= What you are asked to do =
Return only the lines from the top of the material through the line marked by "improved by 0.76 ns", unaltered.

= Beginning of Section =

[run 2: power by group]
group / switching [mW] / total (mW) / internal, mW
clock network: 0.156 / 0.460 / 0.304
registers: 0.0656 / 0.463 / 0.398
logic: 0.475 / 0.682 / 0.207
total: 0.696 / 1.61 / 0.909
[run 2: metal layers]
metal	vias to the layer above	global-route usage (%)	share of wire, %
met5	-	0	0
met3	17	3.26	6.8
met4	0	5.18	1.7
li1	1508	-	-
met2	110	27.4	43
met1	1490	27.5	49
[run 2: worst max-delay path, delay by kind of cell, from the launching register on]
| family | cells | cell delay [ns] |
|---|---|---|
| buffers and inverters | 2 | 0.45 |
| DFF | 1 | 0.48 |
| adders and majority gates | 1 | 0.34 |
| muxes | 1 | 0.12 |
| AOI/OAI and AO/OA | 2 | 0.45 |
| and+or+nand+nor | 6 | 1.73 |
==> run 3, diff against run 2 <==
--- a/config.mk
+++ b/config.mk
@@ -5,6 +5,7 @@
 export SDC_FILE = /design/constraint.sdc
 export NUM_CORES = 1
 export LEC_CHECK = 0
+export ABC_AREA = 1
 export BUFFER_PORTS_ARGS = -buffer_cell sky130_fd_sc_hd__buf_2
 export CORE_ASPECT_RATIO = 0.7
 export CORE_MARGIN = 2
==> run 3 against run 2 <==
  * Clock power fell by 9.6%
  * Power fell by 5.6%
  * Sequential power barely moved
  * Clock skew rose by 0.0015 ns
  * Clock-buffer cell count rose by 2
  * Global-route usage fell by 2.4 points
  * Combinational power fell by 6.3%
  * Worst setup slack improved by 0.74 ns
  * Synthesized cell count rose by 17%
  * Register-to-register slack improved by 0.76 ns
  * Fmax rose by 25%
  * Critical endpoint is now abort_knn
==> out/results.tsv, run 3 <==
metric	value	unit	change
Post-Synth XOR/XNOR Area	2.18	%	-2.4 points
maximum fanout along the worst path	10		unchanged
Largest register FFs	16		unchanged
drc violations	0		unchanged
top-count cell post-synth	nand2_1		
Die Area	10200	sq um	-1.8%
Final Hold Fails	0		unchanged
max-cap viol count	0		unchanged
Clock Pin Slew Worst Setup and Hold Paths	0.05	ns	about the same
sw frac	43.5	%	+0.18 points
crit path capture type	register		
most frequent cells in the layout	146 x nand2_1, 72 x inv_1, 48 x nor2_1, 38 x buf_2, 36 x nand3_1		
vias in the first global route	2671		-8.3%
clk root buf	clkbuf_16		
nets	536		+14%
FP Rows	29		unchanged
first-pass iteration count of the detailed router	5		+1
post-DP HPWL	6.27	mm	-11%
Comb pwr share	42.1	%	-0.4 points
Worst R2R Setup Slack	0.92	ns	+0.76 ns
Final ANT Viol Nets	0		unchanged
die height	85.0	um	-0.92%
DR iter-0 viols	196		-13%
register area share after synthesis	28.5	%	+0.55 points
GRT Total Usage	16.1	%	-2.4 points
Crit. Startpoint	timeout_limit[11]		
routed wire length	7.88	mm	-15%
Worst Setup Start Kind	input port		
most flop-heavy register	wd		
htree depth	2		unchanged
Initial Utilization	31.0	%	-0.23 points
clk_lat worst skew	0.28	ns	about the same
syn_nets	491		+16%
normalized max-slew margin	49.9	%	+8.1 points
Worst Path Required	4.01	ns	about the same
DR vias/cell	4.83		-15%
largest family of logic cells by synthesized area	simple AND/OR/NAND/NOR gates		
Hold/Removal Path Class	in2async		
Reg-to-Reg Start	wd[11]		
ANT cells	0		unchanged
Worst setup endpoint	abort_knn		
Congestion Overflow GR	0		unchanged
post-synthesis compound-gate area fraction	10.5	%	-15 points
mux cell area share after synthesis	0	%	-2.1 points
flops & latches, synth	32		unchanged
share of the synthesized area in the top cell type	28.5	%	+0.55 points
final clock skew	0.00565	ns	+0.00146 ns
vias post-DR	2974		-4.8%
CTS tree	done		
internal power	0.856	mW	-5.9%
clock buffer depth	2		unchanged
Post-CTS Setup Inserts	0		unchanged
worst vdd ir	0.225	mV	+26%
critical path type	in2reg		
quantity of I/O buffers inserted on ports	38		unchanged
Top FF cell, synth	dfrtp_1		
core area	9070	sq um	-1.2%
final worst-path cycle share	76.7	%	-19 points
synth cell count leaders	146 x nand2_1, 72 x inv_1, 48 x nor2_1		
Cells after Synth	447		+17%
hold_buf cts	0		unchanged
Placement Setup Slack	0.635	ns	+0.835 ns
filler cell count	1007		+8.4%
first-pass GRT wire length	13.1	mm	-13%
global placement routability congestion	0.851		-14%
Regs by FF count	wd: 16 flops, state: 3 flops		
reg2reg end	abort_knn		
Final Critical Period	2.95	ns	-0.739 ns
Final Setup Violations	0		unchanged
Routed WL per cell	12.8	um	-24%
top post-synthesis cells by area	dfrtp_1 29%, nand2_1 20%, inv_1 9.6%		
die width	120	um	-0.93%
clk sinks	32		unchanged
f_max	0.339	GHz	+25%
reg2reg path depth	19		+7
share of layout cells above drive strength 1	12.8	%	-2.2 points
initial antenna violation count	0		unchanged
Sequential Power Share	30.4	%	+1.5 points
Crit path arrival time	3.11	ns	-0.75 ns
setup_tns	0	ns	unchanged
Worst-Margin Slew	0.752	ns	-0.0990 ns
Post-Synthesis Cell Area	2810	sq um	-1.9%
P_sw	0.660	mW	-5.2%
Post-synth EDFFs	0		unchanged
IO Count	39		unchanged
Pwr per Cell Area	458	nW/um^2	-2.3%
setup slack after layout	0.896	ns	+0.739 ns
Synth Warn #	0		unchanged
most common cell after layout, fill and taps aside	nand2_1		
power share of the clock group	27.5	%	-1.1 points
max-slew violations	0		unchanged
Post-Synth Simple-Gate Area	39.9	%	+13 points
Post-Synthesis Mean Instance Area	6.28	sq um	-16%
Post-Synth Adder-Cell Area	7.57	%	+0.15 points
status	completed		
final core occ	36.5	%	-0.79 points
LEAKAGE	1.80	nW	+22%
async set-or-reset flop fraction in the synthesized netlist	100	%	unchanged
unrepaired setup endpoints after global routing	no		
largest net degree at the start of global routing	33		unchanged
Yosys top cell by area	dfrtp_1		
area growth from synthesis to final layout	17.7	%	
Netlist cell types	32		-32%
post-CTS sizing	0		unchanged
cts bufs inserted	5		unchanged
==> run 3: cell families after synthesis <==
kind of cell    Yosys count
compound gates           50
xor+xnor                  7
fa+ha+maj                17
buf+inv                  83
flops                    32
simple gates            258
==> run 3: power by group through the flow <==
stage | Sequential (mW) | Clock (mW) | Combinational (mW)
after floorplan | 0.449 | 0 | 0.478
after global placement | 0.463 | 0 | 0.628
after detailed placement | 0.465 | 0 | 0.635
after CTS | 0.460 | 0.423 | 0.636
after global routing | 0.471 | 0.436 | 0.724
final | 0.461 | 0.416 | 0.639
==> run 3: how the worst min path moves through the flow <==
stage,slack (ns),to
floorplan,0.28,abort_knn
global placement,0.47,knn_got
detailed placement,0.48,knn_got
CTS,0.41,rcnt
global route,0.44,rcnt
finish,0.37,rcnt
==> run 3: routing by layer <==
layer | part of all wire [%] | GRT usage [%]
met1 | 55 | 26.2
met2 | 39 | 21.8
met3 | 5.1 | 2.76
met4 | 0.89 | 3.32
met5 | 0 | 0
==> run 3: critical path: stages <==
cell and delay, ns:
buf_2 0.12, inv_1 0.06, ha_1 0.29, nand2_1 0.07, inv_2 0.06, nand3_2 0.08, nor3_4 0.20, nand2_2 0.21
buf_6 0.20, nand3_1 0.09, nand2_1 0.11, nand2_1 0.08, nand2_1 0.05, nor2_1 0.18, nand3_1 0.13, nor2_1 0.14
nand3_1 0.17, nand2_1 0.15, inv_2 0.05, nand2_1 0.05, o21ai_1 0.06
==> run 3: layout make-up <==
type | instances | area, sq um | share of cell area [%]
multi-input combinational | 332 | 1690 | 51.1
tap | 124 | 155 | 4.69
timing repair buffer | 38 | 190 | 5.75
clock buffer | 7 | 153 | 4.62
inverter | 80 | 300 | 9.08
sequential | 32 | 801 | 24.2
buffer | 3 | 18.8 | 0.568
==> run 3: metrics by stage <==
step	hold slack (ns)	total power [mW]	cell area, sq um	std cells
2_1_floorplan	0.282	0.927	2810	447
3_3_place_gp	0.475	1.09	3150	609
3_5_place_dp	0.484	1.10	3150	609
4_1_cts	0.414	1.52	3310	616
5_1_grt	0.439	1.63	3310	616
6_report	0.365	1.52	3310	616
$ cat config.mk
export PLATFORM = sky130hd
export DESIGN_NAME = seq_pattern_detector
export DESIGN_NICKNAME = d
export VERILOG_FILES = /design/src/rtl/seq_pattern_detector.sv
export SDC_FILE = /design/constraint.sdc
export NUM_CORES = 1
export LEC_CHECK = 0
export ABC_AREA = 1
export CAP_MARGIN = 10
export CORE_MARGIN = 2
export CORE_UTILIZATION = 50
export DETAILED_ROUTE_END_ITERATION = 8
export GPL_TIMING_DRIVEN = 0
export HOLD_SLACK_MARGIN = 0.15
export PLACE_DENSITY_LB_ADDON = 0.2
export SLEW_MARGIN = 20
export SYNTH_ARGS = -nofsm -noshare
export SYNTH_HDL_FRONTEND = slang
export SYNTH_SLANG_ARGS = --single-unit
$ cat constraint.sdc
create_clock -name clk -period 1.95 [get_ports clk]
set_clock_uncertainty 0.05 [all_clocks]
set_input_delay 0.2925 -clock clk [delete_from_list [all_inputs] [get_ports clk]]
set_output_delay 0.2925 -clock clk [all_outputs]
set_load 0.01 [all_outputs]
### src/rtl/uart_seq_pkg.sv
// Shared definitions for the ISO7816 UART exchange sequencer: state encoding,
// error codes and bit positions inside the UART interface status byte.
package uart_seq_pkg;

    typedef enum logic [3:0] {
        IDLE        = 4'd0,
        FLUSH       = 4'd1,
        TX_LOAD     = 4'd2,
        TX_WRITE    = 4'd3,
        TX_WAIT_SET = 4'd4,
        TX_WAIT_CLR = 4'd5,
        TX_DRAIN    = 4'd6,
        RX_WAIT     = 4'd7,
        RX_HOLD     = 4'd8,
        RX_ACK      = 4'd9,
        DONE        = 4'd10
    } seqState_t;

    localparam logic [1:0] ERR_NONE    = 2'd0;
    localparam logic [1:0] ERR_TIMEOUT = 2'd1;
    localparam logic [1:0] ERR_FRAME   = 2'd2;
    localparam logic [1:0] ERR_OVERRUN = 2'd3;

    localparam int unsigned TXRUN      = 7;
    localparam int unsigned TXPENDING  = 6;
    localparam int unsigned RXRUN      = 5;
    localparam int unsigned RXSTARTBIT = 4;
    localparam int unsigned ISTX       = 3;
    localparam int unsigned OVERRUN    = 2;
    localparam int unsigned FRAMEERR   = 1;
    localparam int unsigned BUFFULL    = 0;

endpackage
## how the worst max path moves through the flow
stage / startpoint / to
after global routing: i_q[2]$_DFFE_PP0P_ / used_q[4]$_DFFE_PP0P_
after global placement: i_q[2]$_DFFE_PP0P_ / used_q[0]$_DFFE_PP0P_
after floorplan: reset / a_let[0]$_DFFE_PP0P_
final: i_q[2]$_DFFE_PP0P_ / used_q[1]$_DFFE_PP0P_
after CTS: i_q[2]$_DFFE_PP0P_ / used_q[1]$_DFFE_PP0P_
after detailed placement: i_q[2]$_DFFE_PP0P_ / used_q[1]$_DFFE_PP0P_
## config.mk

```make
export PLATFORM = sky130hd
export DESIGN_NAME = conv_array_ctrl
export DESIGN_NICKNAME = d
export VERILOG_FILES = /design/src/rtl/conv_array_ctrl.sv
export SDC_FILE = /design/constraint.sdc
export NUM_CORES = 1
export LEC_CHECK = 0
export ABC_AREA = 1
export BUFFER_PORTS_ARGS = -buffer_cell sky130_fd_sc_hd__buf_4
export CORE_AREA = 2 2 68 70
export CTS_BUF_LIST = sky130_fd_sc_hd__clkbuf_4 sky130_fd_sc_hd__clkbuf_8
export CTS_CLUSTER_DIAMETER = 50
export CTS_CLUSTER_SIZE = 10
export DETAILED_ROUTE_END_ITERATION = 6
export DIE_AREA = 0 0 70 72
export PLACE_DENSITY_LB_ADDON = 0.15
export SYNTH_ARGS = -nofsm -noshare
export SYNTH_HDL_FRONTEND = slang
export SYNTH_SLANG_ARGS = --single-unit
```

## constraint.sdc

```tcl
create_clock -name clk -period 2.9 [get_ports clk]
set_clock_uncertainty 0.15 [all_clocks]
set_input_delay 0.145 -clock clk [delete_from_list [all_inputs] [get_ports clk]]
set_output_delay 0.145 -clock clk [all_outputs]
set_load 0.005 [all_outputs]
```
$ cat src/rtl/instruction_fetch.sv
// Fetch stage: one outstanding imem request, IF/ID output register with a one-entry skid buffer.
// Optional misaligned-PC trap delivery enabled by defining FETCH_MISALIGN_TRAP_EN.
module instruction_fetch #(
  parameter int unsigned width_p      = 32,
  parameter int unsigned inst_width_p = 32
) (
  input  logic                    clk_i,
  input  logic                    rst_i,
  input  logic [width_p-1:0]      pc_i,
  input  logic                    flush_i,
  input  logic                    stall_i,
  output logic                    pc_stall_o,
  output logic                    imem_req_valid_o,
  input  logic                    imem_req_ready_i,
  output logic [width_p-1:0]      imem_addr_o,
  input  logic                    imem_resp_valid_i,
  input  logic [inst_width_p-1:0] imem_resp_data_i,
  output logic                    inst_valid_o,
  output logic [inst_width_p-1:0] inst_o,
`ifdef FETCH_MISALIGN_TRAP_EN
  output logic [width_p-1:0]      inst_pc_o,
  output logic                    inst_misaligned_o
`else
  output logic [width_p-1:0]      inst_pc_o
`endif
);

  typedef enum logic [1:0] {
    REQ  = 2'd0,
    WAIT = 2'd1,
    DROP = 2'd2
  } state_e;

  state_e                  state_q, state_d;
  logic [width_p-1:0]      req_pc_q, req_pc_d;
  logic                    inst_valid_q, inst_valid_d;
  logic [inst_width_p-1:0] inst_q, inst_d;
  logic [width_p-1:0]      inst_pc_q, inst_pc_d;
  logic                    skid_valid_q, skid_valid_d;
  logic [inst_width_p-1:0] skid_inst_q, skid_inst_d;
  logic [width_p-1:0]      skid_pc_q, skid_pc_d;

  logic                    req_ok;
  logic                    req_valid;
  logic                    hs;
  logic                    advance;
  logic                    del_valid;
  logic [inst_width_p-1:0] del_inst;
  logic [width_p-1:0]      del_pc;

`ifdef FETCH_MISALIGN_TRAP_EN
  localparam logic [inst_width_p-1:0] nop_inst = inst_width_p'(32'h0000_0013);
  logic misaligned_req;
  logic del_mis;
  logic mis_q, mis_d;
  logic skid_mis_q, skid_mis_d;
`endif

  // Request issue and the entry delivered this cycle (memory response or trap NOP).
  always_comb begin
    req_ok    = (state_q == REQ) && !skid_valid_q && !flush_i;
    del_valid = (state_q == WAIT) && imem_resp_valid_i && !flush_i;
    del_inst  = imem_resp_data_i;
    del_pc    = req_pc_q;
`ifdef FETCH_MISALIGN_TRAP_EN
    misaligned_req = (pc_i[1:0] != 2'b00);
    req_valid      = req_ok && !misaligned_req;
    del_mis        = 1'b0;
    if (req_ok && misaligned_req) begin
      del_valid = 1'b1;
      del_inst  = nop_inst;
      del_pc    = pc_i;
      del_mis   = 1'b1;
    end
    hs      = req_valid && imem_req_ready_i;
    advance = hs || (req_ok && misaligned_req);
`else
    req_valid = req_ok;
    hs        = req_valid && imem_req_ready_i;
    advance   = hs;
`endif
  end

  // Next state, output register and skid buffer.
  always_comb begin
    state_d      = state_q;
    req_pc_d     = req_pc_q;
    inst_valid_d = inst_valid_q;
    inst_d       = inst_q;
    inst_pc_d    = inst_pc_q;
    skid_valid_d = skid_valid_q;
    skid_inst_d  = skid_inst_q;
    skid_pc_d    = skid_pc_q;
`ifdef FETCH_MISALIGN_TRAP_EN
    mis_d      = mis_q;
    skid_mis_d = skid_mis_q;
`endif

    case (state_q)
      REQ: begin
        if (hs) begin
          state_d  = WAIT;
          req_pc_d = pc_i;
        end
      end
      WAIT: begin
        if (flush_i) begin
          state_d = imem_resp_valid_i ? REQ : DROP;
        end else if (imem_resp_valid_i) begin
          state_d = REQ;
        end
      end
      DROP: begin
        // A flush without the outstanding response keeps waiting to discard it.
        if (imem_resp_valid_i) begin
          state_d = REQ;
        end
      end
      default: state_d = REQ;
    endcase

    if (flush_i) begin
      inst_valid_d = 1'b0;
      skid_valid_d = 1'b0;
    end else if (!inst_valid_q || !stall_i) begin
      if (skid_valid_q) begin
        inst_valid_d = 1'b1;
        inst_d       = skid_inst_q;
        inst_pc_d    = skid_pc_q;
        skid_valid_d = 1'b0;
`ifdef FETCH_MISALIGN_TRAP_EN
        mis_d = skid_mis_q;
`endif
      end else if (del_valid) begin
        inst_valid_d = 1'b1;
        inst_d       = del_inst;
        inst_pc_d    = del_pc;
`ifdef FETCH_MISALIGN_TRAP_EN
        mis_d = del_mis;
`endif
      end else begin
        inst_valid_d = 1'b0;
      end
    end else if (del_valid) begin
      skid_valid_d = 1'b1;
      skid_inst_d  = del_inst;
      skid_pc_d    = del_pc;
`ifdef FETCH_MISALIGN_TRAP_EN
      skid_mis_d = del_mis;
`endif
    end
  end

  always_ff @(posedge clk_i or posedge rst_i) begin
    if (rst_i) begin
      state_q      <= REQ;
      req_pc_q     <= '0;
      inst_valid_q <= 1'b0;
      inst_q       <= '0;
      inst_pc_q    <= '0;
      skid_valid_q <= 1'b0;
      skid_inst_q  <= '0;
      skid_pc_q    <= '0;
`ifdef FETCH_MISALIGN_TRAP_EN
      mis_q        <= 1'b0;
      skid_mis_q   <= 1'b0;
`endif
    end else begin
      state_q      <= state_d;
      req_pc_q     <= req_pc_d;
      inst_valid_q <= inst_valid_d;
      inst_q       <= inst_d;
      inst_pc_q    <= inst_pc_d;
      skid_valid_q <= skid_valid_d;
      skid_inst_q  <= skid_inst_d;
      skid_pc_q    <= skid_pc_d;
`ifdef FETCH_MISALIGN_TRAP_EN
      mis_q        <= mis_d;
      skid_mis_q   <= skid_mis_d;
`endif
    end
  end

  assign imem_req_valid_o = req_valid;
  assign imem_addr_o      = {pc_i[width_p-1:2], 2'b00};
  assign pc_stall_o       = !advance;
  assign inst_valid_o     = inst_valid_q;
  assign inst_o           = inst_q;
  assign inst_pc_o        = inst_pc_q;
`ifdef FETCH_MISALIGN_TRAP_EN
  assign inst_misaligned_o = mis_q;
`endif

endmodule
`config.mk`:
```
export PLATFORM = sky130hd
export DESIGN_NAME = iter_shifter
export DESIGN_NICKNAME = d
export VERILOG_FILES = /design/src/rtl/iter_shifter_pkg.sv /design/src/rtl/iter_shifter.sv
export SDC_FILE = /design/constraint.sdc
export NUM_CORES = 1
export LEC_CHECK = 0
export ABC_AREA = 0
export CORE_MARGIN = 5
export CORE_UTILIZATION = 40
export DETAILED_ROUTE_END_ITERATION = 6
export SYNTH_ARGS = -nofsm -noshare
export SYNTH_HDL_FRONTEND = slang
export SYNTH_SLANG_ARGS = --single-unit
```
`constraint.sdc`:
```
create_clock -name clk -period 1.9 [get_ports clk]
set_input_delay 0.38 -clock clk [delete_from_list [all_inputs] [get_ports clk]]
set_output_delay 0.38 -clock clk [all_outputs]
set_load 0.01 [all_outputs]
```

= End of Section =

= Response to this task =
[run 2: power by group]
group / switching [mW] / total (mW) / internal, mW
clock network: 0.156 / 0.460 / 0.304
registers: 0.0656 / 0.463 / 0.398
logic: 0.475 / 0.682 / 0.207
total: 0.696 / 1.61 / 0.909
[run 2: metal layers]
metal	vias to the layer above	global-route usage (%)	share of wire, %
met5	-	0	0
met3	17	3.26	6.8
met4	0	5.18	1.7
li1	1508	-	-
met2	110	27.4	43
met1	1490	27.5	49
[run 2: worst max-delay path, delay by kind of cell, from the launching register on]
| family | cells | cell delay [ns] |
|---|---|---|
| buffers and inverters | 2 | 0.45 |
| DFF | 1 | 0.48 |
| adders and majority gates | 1 | 0.34 |
| muxes | 1 | 0.12 |
| AOI/OAI and AO/OA | 2 | 0.45 |
| and+or+nand+nor | 6 | 1.73 |
==> run 3, diff against run 2 <==
--- a/config.mk
+++ b/config.mk
@@ -5,6 +5,7 @@
 export SDC_FILE = /design/constraint.sdc
 export NUM_CORES = 1
 export LEC_CHECK = 0
+export ABC_AREA = 1
 export BUFFER_PORTS_ARGS = -buffer_cell sky130_fd_sc_hd__buf_2
 export CORE_ASPECT_RATIO = 0.7
 export CORE_MARGIN = 2
==> run 3 against run 2 <==
  * Clock power fell by 9.6%
  * Power fell by 5.6%
  * Sequential power barely moved
  * Clock skew rose by 0.0015 ns
  * Clock-buffer cell count rose by 2
  * Global-route usage fell by 2.4 points
  * Combinational power fell by 6.3%
  * Worst setup slack improved by 0.74 ns
  * Synthesized cell count rose by 17%
  * Register-to-register slack improved by 0.76 ns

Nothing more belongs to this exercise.